Briggs & Stratton (BGG) reported earnings on Wed 23 Jan 2019 (a/h)


** charts before earnings **


 


** charts after earnings **





Briggs & Stratton misses by $0.05, beats on revs; lowers FY19 guidance
  • Reports Q2 (Dec) earnings of $0.20 per share, excluding items, $0.05 worse than the S&P Capital IQ Consensus of $0.25; revenues rose 13.3% year/year to $505.5 mln vs the $461.71 mln S&P Capital IQ Consensus.
  • Co sees FY19 EPS of $1.10-1.30 before business optimization costs and other charges, prior guidance $1.40-1.60 vs. $1.44 S&P Capital IQ Consensus; revs of $1.9-1.96 bln, prior $1.95-2.01 bln vs. $1.94 bln S&P Capital IQ Consensus. Operating margin is expected to be 4.5% to 4.8% (previously 5.3% to 5.5%).
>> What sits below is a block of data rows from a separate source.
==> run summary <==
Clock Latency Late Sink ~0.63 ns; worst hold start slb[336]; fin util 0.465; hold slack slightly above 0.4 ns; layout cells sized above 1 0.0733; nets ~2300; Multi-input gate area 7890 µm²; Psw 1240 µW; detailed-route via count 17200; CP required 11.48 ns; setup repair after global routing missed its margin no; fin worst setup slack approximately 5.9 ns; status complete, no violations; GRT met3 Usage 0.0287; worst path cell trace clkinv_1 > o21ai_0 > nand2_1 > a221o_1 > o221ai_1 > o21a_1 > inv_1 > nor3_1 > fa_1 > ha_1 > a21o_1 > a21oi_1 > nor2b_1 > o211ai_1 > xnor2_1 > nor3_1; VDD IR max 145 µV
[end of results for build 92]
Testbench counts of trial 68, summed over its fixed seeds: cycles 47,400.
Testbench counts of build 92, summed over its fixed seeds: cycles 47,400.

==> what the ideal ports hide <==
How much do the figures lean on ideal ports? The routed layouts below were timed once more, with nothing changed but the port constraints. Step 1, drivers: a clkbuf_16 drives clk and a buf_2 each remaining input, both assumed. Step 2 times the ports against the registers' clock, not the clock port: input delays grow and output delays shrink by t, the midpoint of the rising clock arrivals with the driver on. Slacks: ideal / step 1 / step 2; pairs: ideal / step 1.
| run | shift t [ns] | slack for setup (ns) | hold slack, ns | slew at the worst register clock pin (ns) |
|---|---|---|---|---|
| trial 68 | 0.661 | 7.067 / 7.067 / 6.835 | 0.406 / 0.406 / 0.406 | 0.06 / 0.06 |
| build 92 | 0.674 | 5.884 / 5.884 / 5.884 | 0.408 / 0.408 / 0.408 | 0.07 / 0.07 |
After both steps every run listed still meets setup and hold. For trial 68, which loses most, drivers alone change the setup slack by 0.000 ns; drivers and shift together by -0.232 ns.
The revision reflects the weather-related market softness in Europe and Australia and the impact of the Sears bankruptcy.
  • Continues to anticipate capital expenditures of approximately $65 million. The company's business optimization program is now expected to generate pre-tax savings of $35 million to $40 million (previously $30 million to $35 million) by fiscal 2021. Total pre-tax charges to achieve the savings are now expected in the range of $60 million to $70 million (previously $50 million to $55 million), including fiscal 2019 program costs of $42 million to $46 million (previously $27 million to $32 million). The increase largely relates to higher than anticipated costs related to the ERP upgrade.